Microsoft’s Monthly Patch Tuesday Is First in 6 Months with No Actively Exploited Zero-Days

Patch Tuesday remains a cornerstone of Microsoft’s vulnerability management, but the March release marks a subtle shift in the threat landscape. After a streak of months where threat actors actively leveraged zero‑day exploits, the latest batch shows a lull in real‑world attacks. Analysts attribute this to a combination of improved internal testing, coordinated disclosure efforts, and perhaps a temporary slowdown in adversary tooling. Nonetheless, the sheer volume of 83 fixes underscores the complexity of modern software stacks and the continuous pressure on security teams to stay ahead.

The most consequential flaws this cycle revolve around privilege escalation and remote code execution vectors. Six vulnerabilities, rated as likely to be exploited, can elevate user rights, opening pathways for lateral movement within corporate networks. An Excel information‑disclosure (CVE‑2026‑26144) is particularly concerning because it can trigger a zero‑click exfiltration through the Copilot Agent, effectively bypassing user interaction. Meanwhile, two Office preview‑pane bugs (CVE‑2026‑26110 and CVE‑2026‑26113) carry CVSS scores of 8.4, enabling attackers to run arbitrary code simply by opening a malicious document—a scenario that aligns with ransomware and espionage campaigns.
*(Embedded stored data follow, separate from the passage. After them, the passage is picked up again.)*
===== config.mk =====
export PLATFORM = sky130hd
export DESIGN_NAME = cps_top
export DESIGN_NICKNAME = d
export VERILOG_FILES = /design/src/design/cps_pkg.sv /design/src/design/cps_top.sv
export SDC_FILE = /design/constraint.sdc
export NUM_CORES = 1
export LEC_CHECK = 0
export ABC_CLOCK_PERIOD_IN_PS = 6800
export BUFFER_PORTS_ARGS = -buffer_cell sky130_fd_sc_hd__buf_2
export CORE_MARGIN = 2
export CORE_UTILIZATION = 64
export DETAILED_ROUTE_END_ITERATION = 7
export PLACE_DENSITY = 0.95
export SETUP_SLACK_MARGIN = 0.02
export SLEW_MARGIN = 20
export SYNTH_ARGS = -nofsm -noshare
export SYNTH_HDL_FRONTEND = slang
export SYNTH_SLANG_ARGS = --single-unit

===== constraint.sdc =====
create_clock -name clock_i -period 6.8 [get_ports clock_i]
set_input_delay 1.36 -clock clock_i [delete_from_list [all_inputs] [get_ports clock_i]]
set_output_delay 1.36 -clock clock_i [all_outputs]
set_load 0.05 [all_outputs]

===== src/design/cps_pkg.sv =====
package cps_pkg;

  // ---------------------------------------------------------------
  // Register offsets (byte addresses, one 32-bit word each)
  // ---------------------------------------------------------------
  localparam logic [7:0] CPS_OFF_CTRL   = 8'h00;
  localparam logic [7:0] CPS_OFF_EVSRC  = 8'h04;
  localparam logic [7:0] CPS_OFF_STEER  = 8'h08;
  localparam logic [7:0] CPS_OFF_PHASE  = 8'h0c;
  localparam logic [7:0] CPS_OFF_BLANK  = 8'h10;
  localparam logic [7:0] CPS_OFF_DEAD   = 8'h14;
  localparam logic [7:0] CPS_OFF_SHDN   = 8'h18;
  localparam logic [7:0] CPS_OFF_STATUS = 8'h1c;

  // ---------------------------------------------------------------
  // Field positions
  // ---------------------------------------------------------------
  localparam int CPS_CTRL_EN      = 0;
  localparam int CPS_CTRL_MODE    = 1;
  localparam int CPS_CTRL_CLKSEL  = 4;
  localparam int CPS_CTRL_DBASYNC = 6;
  localparam int CPS_EV_RSEL      = 0;
  localparam int CPS_EV_REDGE     = 8;
  localparam int CPS_EV_FSEL      = 16;
  localparam int CPS_EV_FEDGE     = 24;
  localparam int CPS_ST_STEER     = 0;
  localparam int CPS_ST_STATIC    = 4;
  localparam int CPS_ST_POL       = 8;
  localparam int CPS_TM_RISE      = 0;
  localparam int CPS_TM_FALL      = 8;
  localparam int CPS_SD_SRC       = 0;
  localparam int CPS_SD_RESTART   = 8;
  localparam int CPS_SD_FORCE     = 9;
  localparam int CPS_SD_RESUME    = 10;
  localparam int CPS_SD_OVR       = 16;
  localparam int CPS_SD_ACTIVE    = 31;

  // ---------------------------------------------------------------
  // Reset values and timing
  // ---------------------------------------------------------------
  localparam logic [31:0] CPS_RST_WORD = 32'h0000_0000;
  localparam int          CPS_REF_DIV4 = 4;

  // Operating mode codes
  typedef enum logic [2:0] {
    CPS_MODE_STEER  = 3'h0,
    CPS_MODE_SSTEER = 3'h1,
    CPS_MODE_FWD    = 3'h2,
    CPS_MODE_REV    = 3'h3,
    CPS_MODE_HALF   = 3'h4,
    CPS_MODE_PP     = 3'h5
  } cps_mode_e;

  // Shutdown override per output
  typedef enum logic [1:0] {
    CPS_OVR_HIZ  = 2'h0,
    CPS_OVR_OFF  = 2'h1,
    CPS_OVR_LOW  = 2'h2,
    CPS_OVR_HIGH = 2'h3
  } cps_ovr_e;

  typedef enum logic [1:0] {
    CPS_SD_RUN  = 2'b01,
    CPS_SD_SHUT = 2'b10
  } cps_sd_e;

  typedef struct packed {
    logic        psel;
    logic        penable;
    logic        pwrite;
    logic [7:0]  paddr;
    logic [31:0] pwdata;
  } cps_apb_req_s;

  typedef struct packed {
    logic [31:0] prdata;
    logic        pready;
    logic        pslverr;
  } cps_apb_rsp_s;

endpackage


===== src/design/cps_top.sv =====
`timescale 1ns/1ps
`default_nettype none

module cps_top #(
  parameter int N_SRC   = 4,
  parameter int N_SHD   = 2,
  parameter int CNT_W   = 8,
  parameter int REF_DIV = 16
) (
  input  wire logic                  clock_i,
  input  wire logic                  rst_i,
  input  wire cps_pkg::cps_apb_req_s apb_req_i,
  output var  cps_pkg::cps_apb_rsp_s apb_rsp_o,
  input  wire logic [N_SRC-1:0]      event_src_i,
  input  wire logic [N_SHD-1:0]      shutdown_src_i,
  output logic [3:0]                 out_o,
  output logic [3:0]                 out_oe_o
);
  import cps_pkg::*;

  if (N_SRC < 1 || N_SRC > 8) begin : g_chk_src
    $error("N_SRC must be 1 to 8");
  end
  if (N_SHD < 1 || N_SHD > 8) begin : g_chk_shd
    $error("N_SHD must be 1 to 8");
  end
  if (CNT_W < 1 || CNT_W > 8 || REF_DIV < 2 || REF_DIV > 256) begin : g_chk_cnt
    $error("CNT_W must be 1 to 8 and REF_DIV 2 to 256");
  end

  // ---------------------------------------------------------------
  // Registers
  // ---------------------------------------------------------------
  logic [31:0]  ctrl_reg;
  logic [31:0]  evsrc_reg;
  logic [31:0]  steer_reg;
  logic [31:0]  phase_reg;
  logic [31:0]  blank_reg;
  logic [31:0]  dead_reg;
  logic [31:0]  shdn_reg;
  logic [3:0]   steer_app_reg;
  cps_apb_rsp_s rsp_reg;

  wire       en       = ctrl_reg[CPS_CTRL_EN];
  wire [2:0] mode     = ctrl_reg[CPS_CTRL_MODE +: 3];
  wire [1:0] clk_sel  = ctrl_reg[CPS_CTRL_CLKSEL +: 2];
  wire       db_async = ctrl_reg[CPS_CTRL_DBASYNC];
  wire [3:0] steer_en = steer_reg[CPS_ST_STEER +: 4];
  wire [3:0] st_data  = steer_reg[CPS_ST_STATIC +: 4];
  wire [3:0] pol      = steer_reg[CPS_ST_POL +: 4];

  // ---------------------------------------------------------------
  // APB slave: pready comes in the first cycle of the access phase
  // ---------------------------------------------------------------
  wire setup   = apb_req_i.psel & ~apb_req_i.penable;
  wire access  = apb_req_i.psel & apb_req_i.penable & rsp_reg.pready;
  wire wr_stb  = access & apb_req_i.pwrite;
  wire [7:0] a = apb_req_i.paddr;
  wire mapped  = (a[1:0] == 2'h0) && (a <= CPS_OFF_STATUS);
  wire ro_hit  = (a == CPS_OFF_STATUS);

  function automatic logic hit(input logic [7:0] addr, input logic [7:0] off);
    hit = (addr == off);
  endfunction

  wire wr_ctrl  = wr_stb & hit(a, CPS_OFF_CTRL);
  wire wr_evsrc = wr_stb & hit(a, CPS_OFF_EVSRC);
  wire wr_steer = wr_stb & hit(a, CPS_OFF_STEER);
  wire wr_phase = wr_stb & hit(a, CPS_OFF_PHASE);
  wire wr_blank = wr_stb & hit(a, CPS_OFF_BLANK);
  wire wr_dead  = wr_stb & hit(a, CPS_OFF_DEAD);
  wire wr_shdn  = wr_stb & hit(a, CPS_OFF_SHDN);

  // ---------------------------------------------------------------
  // Input synchronisers
  // ---------------------------------------------------------------
  logic [N_SRC-1:0] ev_s1_reg;
  logic [N_SRC-1:0] ev_s2_reg;
  logic [N_SRC-1:0] ev_s3_reg;
  logic [N_SHD-1:0] sd_s1_reg;
  logic [N_SHD-1:0] sd_s2_reg;

  always_ff @(posedge clock_i) begin
    ev_s1_reg <= event_src_i;
    ev_s2_reg <= ev_s1_reg;
    ev_s3_reg <= ev_s2_reg;
    sd_s1_reg <= shutdown_src_i;
    sd_s2_reg <= sd_s1_reg;
  end

  // ---------------------------------------------------------------
  // Event qualification
  // ---------------------------------------------------------------
  // Edge detect reads only the second stage and its delayed copy
  wire [N_SRC-1:0] ev_pulse = ev_s2_reg & ~ev_s3_reg;
  // Edge-sensed falling sources act on the high-to-low transition
  wire [N_SRC-1:0] ev_npulse = ~ev_s2_reg & ev_s3_reg;
  wire [N_SRC-1:0] r_sel    = evsrc_reg[CPS_EV_RSEL +: N_SRC];
  wire [N_SRC-1:0] r_edge   = evsrc_reg[CPS_EV_REDGE +: N_SRC];
  wire [N_SRC-1:0] f_sel    = evsrc_reg[CPS_EV_FSEL +: N_SRC];
  wire [N_SRC-1:0] f_edge   = evsrc_reg[CPS_EV_FEDGE +: N_SRC];
  // Same source may sit in both selections at once
  wire rise_lvl = |(r_sel & ((r_edge & ev_pulse) | (~r_edge & ev_s2_reg)));
  wire fall_lvl = |(f_sel & ((f_edge & ev_npulse) | (~f_edge & ~ev_s2_reg)));

  logic rise_lvl_reg;
  logic fall_lvl_reg;

  // ---------------------------------------------------------------
  // Reference tick
  // ---------------------------------------------------------------
  logic [7:0] div_reg;
  wire [7:0] div_max = (clk_sel == 2'h1) ? 8'(CPS_REF_DIV4 - 1) : 8'(REF_DIV - 1);
  wire       div_end = (div_reg >= div_max);
  wire       ref_tick = (clk_sel == 2'h0) | div_end;

  // ---------------------------------------------------------------
  // Timers: 0/1 phase, 2/3 blanking, 4/5 dead-band
  // ---------------------------------------------------------------
  localparam int NT = 6;
  logic [CNT_W-1:0] cnt_reg [NT];
  logic [NT-1:0]    t_start;
  logic [NT-1:0]    t_tick;
  logic [CNT_W-1:0] t_load  [NT];
  logic [NT-1:0]    t_zero;

  assign t_load[0] = phase_reg[CPS_TM_RISE +: CNT_W];
  assign t_load[1] = phase_reg[CPS_TM_FALL +: CNT_W];
  assign t_load[2] = blank_reg[CPS_TM_RISE +: CNT_W];
  assign t_load[3] = blank_reg[CPS_TM_FALL +: CNT_W];
  assign t_load[4] = dead_reg[CPS_TM_RISE +: CNT_W];
  assign t_load[5] = dead_reg[CPS_TM_FALL +: CNT_W];
  // Delay-element dead-band ignores the reference selection and runs on every cycle
  assign t_tick = {{2{db_async | ref_tick}}, {4{ref_tick}}};

  for (genvar k = 0; k < NT; k++) begin : g_tmr
    assign t_zero[k] = (cnt_reg[k] == '0);
    always_ff @(posedge clock_i) begin
      if (rst_i | ~en) begin
        cnt_reg[k] <= '0;
      end else if (t_start[k]) begin
        cnt_reg[k] <= t_load[k];
      end else if (t_tick[k] && !t_zero[k]) begin
        cnt_reg[k] <= cnt_reg[k] - 1'b1;
      end
    end
  end

  // Blanking hides events of the other kind while its timer runs
  wire rise_evt = en & rise_lvl & ~rise_lvl_reg & t_zero[3];
  wire fall_evt = en & fall_lvl & ~fall_lvl_reg & t_zero[2];

  logic r_pend_reg;
  logic f_pend_reg;
  logic prim_reg;
  logic pp_phase_reg;

  wire p_rise = r_pend_reg & t_zero[0];
  wire p_fall = f_pend_reg & t_zero[1] & ~p_rise;

  assign t_start = {p_fall, p_rise, fall_evt, rise_evt, fall_evt, rise_evt};

  // Primary rises after rising dead time, complement after falling dead time
  wire pri = prim_reg & t_zero[4];
  wire cmp = ~prim_reg & t_zero[5];

  // ---------------------------------------------------------------
  // Shutdown state
  // ---------------------------------------------------------------
  cps_sd_e sd_state_reg;
  cps_sd_e sd_state_next;
  wire sd_cause = |(sd_s2_reg & shdn_reg[CPS_SD_SRC +: N_SHD]);
  wire sd_force = wr_shdn & apb_req_i.pwdata[CPS_SD_FORCE];
  wire sd_resume = wr_shdn & apb_req_i.pwdata[CPS_SD_RESUME];
  wire sd_auto = shdn_reg[CPS_SD_RESTART] & rise_evt;

  always_comb begin
    sd_state_next = sd_state_reg;
    unique case (sd_state_reg)
      CPS_SD_RUN: begin
        if (sd_cause | sd_force) begin
          sd_state_next = CPS_SD_SHUT;
        end
      end
      CPS_SD_SHUT: begin
        // A live cause holds shutdown over any resume request
        if (!sd_cause && !sd_force && (sd_resume || sd_auto)) begin
          sd_state_next = CPS_SD_RUN;
        end
      end
      default: sd_state_next = CPS_SD_SHUT;
    endcase
  end

  wire shut = (sd_state_reg == CPS_SD_SHUT);

  // ---------------------------------------------------------------
  // Output steering
  // ---------------------------------------------------------------
  // Index 0..3 are outputs A..D
  function automatic logic [3:0] mode_data(input logic [2:0] m, input logic p, input logic c,
                                           input logic ph);
    unique case (m)
      CPS_MODE_STEER,
      CPS_MODE_SSTEER: mode_data = {4{p}};
      CPS_MODE_FWD:    mode_data = {p, 1'b0, 1'b0, 1'b1};
      CPS_MODE_REV:    mode_data = {1'b0, 1'b1, p, 1'b0};
      CPS_MODE_HALF:   mode_data = {c, p, c, p};
      CPS_MODE_PP:     mode_data = {p & ~ph, p & ph, p & ~ph, p & ph};
      default:         mode_data = 4'h0;
    endcase
  endfunction

  wire [3:0] mod_data = mode_data(mode, pri, cmp, pp_phase_reg) ^ pol;
  // Static data bypasses the rising-event hold
  wire [3:0] run_data = (steer_app_reg & mod_data) | (~steer_app_reg & st_data);
  wire [3:0] off_data = (steer_app_reg & pol) | (~steer_app_reg & st_data);
  logic [3:0] out_next;
  logic [3:0] oe_next;

  for (genvar k = 0; k < 4; k++) begin : g_pin
    wire [1:0] ovr = shdn_reg[CPS_SD_OVR + 2*k +: 2];
    assign out_next[k] = ~en ? 1'b0 :
                         ~shut ? run_data[k] :
                         (ovr == CPS_OVR_HIGH) ? 1'b1 :
                         (ovr == CPS_OVR_OFF) ? off_data[k] : 1'b0;
    assign oe_next[k] = en & (~shut | (ovr != CPS_OVR_HIZ));
  end

  // Sync steered mode waits for a rising event; other modes follow the register
  wire [3:0] steer_app_next = ((mode == CPS_MODE_SSTEER) && !rise_evt) ? steer_app_reg : steer_en;

  // ---------------------------------------------------------------
  // Read data
  // ---------------------------------------------------------------
  wire [31:0] status = {19'h0, shut, steer_app_reg, 2'h0, pp_phase_reg, prim_reg, out_o};
  wire [31:0] shdn_rd = {shut, shdn_reg[30:0]};
  wire [31:0] rd_mux = hit(a, CPS_OFF_CTRL)  ? ctrl_reg  :
                       hit(a, CPS_OFF_EVSRC) ? evsrc_reg :
                       hit(a, CPS_OFF_STEER) ? steer_reg :
                       hit(a, CPS_OFF_PHASE) ? phase_reg :
                       hit(a, CPS_OFF_BLANK) ? blank_reg :
                       hit(a, CPS_OFF_DEAD)  ? dead_reg  :
                       hit(a, CPS_OFF_SHDN)  ? shdn_rd   :
                       hit(a, CPS_OFF_STATUS) ? status   : 32'h0;
  wire err_next = ~mapped | (ro_hit & apb_req_i.pwrite);

  // ---------------------------------------------------------------
  // Sequential
  // ---------------------------------------------------------------
  always_ff @(posedge clock_i) begin
    if (rst_i) begin
      ctrl_reg      <= CPS_RST_WORD;
      evsrc_reg     <= CPS_RST_WORD;
      steer_reg     <= CPS_RST_WORD;
      phase_reg     <= CPS_RST_WORD;
      blank_reg     <= CPS_RST_WORD;
      dead_reg      <= CPS_RST_WORD;
      shdn_reg      <= CPS_RST_WORD;
      rsp_reg       <= '0;
    end else begin
      rsp_reg.pready <= setup;
      if (setup) begin
        rsp_reg.prdata  <= apb_req_i.pwrite ? 32'h0 : rd_mux;
        rsp_reg.pslverr <= err_next;
      end
      if (wr_ctrl) begin
        ctrl_reg <= {25'h0, apb_req_i.pwdata[6:0]};
      end
      if (wr_evsrc) begin
        evsrc_reg <= apb_req_i.pwdata;
      end
      if (wr_steer) begin
        steer_reg <= {20'h0, apb_req_i.pwdata[11:0]};
      end
      if (wr_phase) begin
        phase_reg <= {16'h0, apb_req_i.pwdata[15:0]};
      end
      if (wr_blank) begin
        blank_reg <= {16'h0, apb_req_i.pwdata[15:0]};
      end
      if (wr_dead) begin
        dead_reg <= {16'h0, apb_req_i.pwdata[15:0]};
      end
      // Force and resume are actions, not stored
      if (wr_shdn) begin
        shdn_reg <= {8'h0, apb_req_i.pwdata[23:16], 7'h0, apb_req_i.pwdata[8:0] & 9'h1ff};
        shdn_reg[CPS_SD_FORCE] <= 1'b0;
      end
    end
  end

  always_ff @(posedge clock_i) begin
    if (rst_i | ~en) begin
      div_reg      <= 8'h0;
      rise_lvl_reg <= 1'b0;
      fall_lvl_reg <= 1'b0;
      r_pend_reg   <= 1'b0;
      f_pend_reg   <= 1'b0;
      prim_reg     <= 1'b0;
      pp_phase_reg <= 1'b0;
    end else begin
      div_reg      <= div_end ? 8'h0 : div_reg + 8'h1;
      rise_lvl_reg <= rise_lvl;
      fall_lvl_reg <= fall_lvl;
      r_pend_reg   <= rise_evt | (r_pend_reg & ~p_rise);
      f_pend_reg   <= fall_evt | (f_pend_reg & ~p_fall);
      if (p_rise) begin
        prim_reg     <= 1'b1;
        pp_phase_reg <= ~pp_phase_reg;
      end else if (p_fall) begin
        prim_reg <= 1'b0;
      end
    end
  end

  always_ff @(posedge clock_i) begin
    if (rst_i) begin
      sd_state_reg  <= CPS_SD_RUN;
      steer_app_reg <= 4'h0;
      out_o         <= 4'h0;
      out_oe_o      <= 4'h0;
    end else begin
      sd_state_reg  <= sd_state_next;
      steer_app_reg <= steer_app_next;
      out_o         <= out_next;
      out_oe_o      <= oe_next;
    end
  end

  assign apb_rsp_o = rsp_reg;

endmodule

`default_nettype wire


* Word-level counts from Yosys, hierarchy flattened
Memories as Yosys holds them, arrays and structs flattened. Cells that the tools add are included.
Word-level totals: bits in registers 194, memories kept 1, memory bits (writable) 48, output and inout port bits 42
Cells by class: eq/ne operators 25, multiplexer cells 78, reductions and logical operators 42, $add $sub $neg 7, $lt $le $gt $ge 2, bitwise gates (word level) 89
Memories:
- cnt_reg | words 6, bits a word 8, read ports 6, clocked after Yosys merged registers in 0, write ports 6, RTL line cps_top.sv:121 | logic [CNT_W-1:0] cnt_reg [NT];
Operator list (count):
- $mux 32 | 8
- $mux 8 | 12
- $logic_not 8->1 | 7
- $mux 1 | 52
- $sub 8x1->8 const B | 6
- $and 4x4->4 | 11
- $and 1x1->1 | 34
- $eq 8x5->1 const B | 4
- $or 1x1->1 | 23
- $not 4->4 | 5
- $pmux 4 s5 | 1
- $eq 8x4->1 const B | 2
- $or 4x4->4 | 4
- $mux 13 | 1
- $eq 2x1->1 const B | 6
- $eq 2x2->1 const B | 5
- $logic_and 1x1->1 | 10
- $not 1->1 | 10
- $reduce_bool 2->1 | 5
- $logic_not 1->1 | 9
- $add 8x1->8 const B | 1
- $eq 8x3->1 const B | 1
- $ge 8x4->1 | 1
- $le 8x5->1 const B | 1
- other kinds (16) | 24

* Longest topological paths before layout
depth after elaboration 14, depth in mapped cells 9

* Least setup slack after synthesis
OpenSTA, ideal clock, no wires.
path kind input-to-reg, start in rst_i, end mem cnt_reg[1][0] (enable), slack 3778 ps, stages 3, setup time 387 ps, arrival 2636 ps, buffers on the path 1, path through or2b_2 buf_2 o31ai_1
RTL lines:
- start, declared | RTL line cps_top.sv:11 | input wire logic rst_i,
- end, declared | RTL line cps_top.sv:121

==> impl_metrics.env <==
export IMPL_run_status="finished clean"
export IMPL_final_min_clock_period_ps=3520
export IMPL_routed_wire_length_per_instance_um=21.1
export IMPL_insertedDiodeCount=0
export IMPL_cts_hold_buffers=0
export IMPL_design_final_nets=1305
export IMPL_initialDrtViolationCount=1712
export IMPL_worst_path_max_fanout=82
export IMPL_finalWirelength_mm=31.3
export IMPL_synthSimpleGateAreaFrac_pct=19.9
export IMPL_chipWidth_um=134
export IMPL_timing_slew_headroom_pct=29.9
export IMPL_ys_flop_type="sky130_fd_sc_hd__dfxtp_1"
export IMPL_cts_buffers=23
export IMPL_tightestPinTransition_ps=1050
export IMPL_setup_viol=0
export IMPL_maxClockFrequency_ghz=0.284
export IMPL_synth_mux_area_fraction_pct=5.23
export IMPL_dpl_worst_slack_ps=2870
export IMPL_grt_pass1_wl_mm=48.7
export IMPL_gr_total_overflow=0
export IMPL_min_path_type="flip-flop to flip-flop"
export IMPL_worstSetupPathType="input pin to flip-flop"
export IMPL_synth_edf_count=48
export IMPL_synth_xor_area_share_pct=3.32
export IMPL_core_area_um2=16500
export IMPL_mappedNetlistArea_um2=10800
export IMPL_largest_register_ffs=48
export IMPL_finClkSkew_ps=12.1
export IMPL_number_of_buffers_added_for_setup_after_cts=0
export IMPL_synth_ff_latch_count=242
export IMPL_grt_antenna_before_repair=1
export IMPL_drc_errors=0
export IMPL_number_of_buffers_added_on_ports=92
export IMPL_cts_sinks=242
export IMPL_p_leak_nw=4.74
export IMPL_via_count=9723
export IMPL_place_detailed_instances=1439
export IMPL_die_height_um=134
export IMPL_fillerInstances=1019
export IMPL_wirelength_met1_mm=11.2
export IMPL_synth_seq_area_share_pct=49.3
export IMPL_yosys_warnings=0
export IMPL_cp_required_ps=7060
export IMPL_timing_critical_path_arrival_ps=3780
export IMPL_synth_instances=1185
export IMPL_detailedPlacementHpwl_mm=20.9
export IMPL_met2RoutedLength_mm=14.2
export IMPL_grt_pass1_vias=9237
export IMPL_ff2ff_setup_slack_ps=3910
export IMPL_dr_max_layer_used="met4"
export IMPL_post_synth_cell_area_avg_um2=9.12
export IMPL_postSynth_asyncResetShare_pct=0
export IMPL_clk_transition_reported_paths_ps=60
export IMPL_clockRootBuffer="sky130_fd_sc_hd__clkbuf_16"
export IMPL_floorplan_io_pins=93
export IMPL_final_cells=1480
export IMPL_startpoint_type="input pin"
export IMPL_cts_resizes=0
export IMPL_dr_wl_met3_mm=3.91
export IMPL_h_tree_level_count=1
export IMPL_synthesized_area_fraction_occupied_by_ao_oa_aoi_and_oai_cells_pct=17.5
export IMPL_grt_setup_unrepaired="no"
export IMPL_final_max_slew_viol_count=0
export IMPL_yosys_cell_types=73
export IMPL_synthToLayoutAreaGrowth_pct=11.8
export IMPL_setup_ws_ps=3280
export IMPL_place_congestion=0.949
export IMPL_synth_top_family_by_area="simple AND/OR/NAND/NOR gates"
export IMPL_postRouteAntennaNets=0
export IMPL_min_period_over_period_pct=51.8
export IMPL_floorplan_initialDensity_pct=65.4
export IMPL_first_pass_iteration_count_of_the_detailed_router=7
export IMPL_end_kind="flip-flop"
export IMPL_grt_usage_pct=34.2
export IMPL_pin_count_of_the_biggest_net_entering_global_routing=83
export IMPL_die_area_um2=17900
export IMPL_detail_route_vias_per_cell=6.57
export IMPL_ir_drop_uv=243
export IMPL_power_density_cell_area_nw_per_um2=235
export IMPL_clock_insertion_delay_worst_skew_ps=510
export IMPL_adder_and_majority_gate_portion_of_the_synthesized_area_pct=1.16
export IMPL_maxCapViolCount=0
export IMPL_cts_tree="yes"
export IMPL_fin_hold_ws_ps=328
export IMPL_timing_setup_tns_ps=0
export IMPL_num_rows=47
export IMPL_cts_root_to_sink_buffers=3
export IMPL_fraction_of_layout_cells_with_a_size_suffix_above_1_pct=14.4
export IMPL_timing_hold_violations_final=0
## synthesized netlist by cell type (all sizes together), types with 23 or more instances
library cell	instances	area, µm²
clkbuf	42	158
edfxtp	48	1440
dfxtp	194	3880
xor2	23	201
inv	26	97.6
a21oi	127	636
buf	23	135
o21ai	40	200
nand2	249	935
nor2	80	317
mux2i	34	340
a22oi	28	210
nand3	28	150
## layer usage
metal  global-route usage [%]  vias up
met4                     19.4        0
met3                     6.39      176
met2                     54.9      773
met5                        0        -
li1                         -     4291
met1                     43.7     4483
## layout make-up
cell class | instances | area, µm² | share of cell area, %
clock buffer | 32 | 691 | 5.71
clock inverter | 9 | 72.6 | 0.600
inverter | 26 | 97.6 | 0.807
multi-input combinational | 855 | 5130 | 42.5
sequential | 242 | 5330 | 44.1
tap | 220 | 275 | 2.28
timing repair buffer | 96 | 493 | 4.08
For enterprises, the takeaway is clear: patch cadence alone is insufficient without robust verification and threat‑intel integration. Organizations should prioritize the six high‑likelihood exploits, validate privilege‑escalation patches in test environments, and monitor for anomalous Office document activity. Leveraging endpoint detection and response (EDR) tools to flag unexpected Copilot communications can further mitigate the Excel risk. As Microsoft continues to harden its codebase, security teams must maintain a proactive posture, combining rapid patch deployment with layered defenses to counter the evolving exploit ecosystem.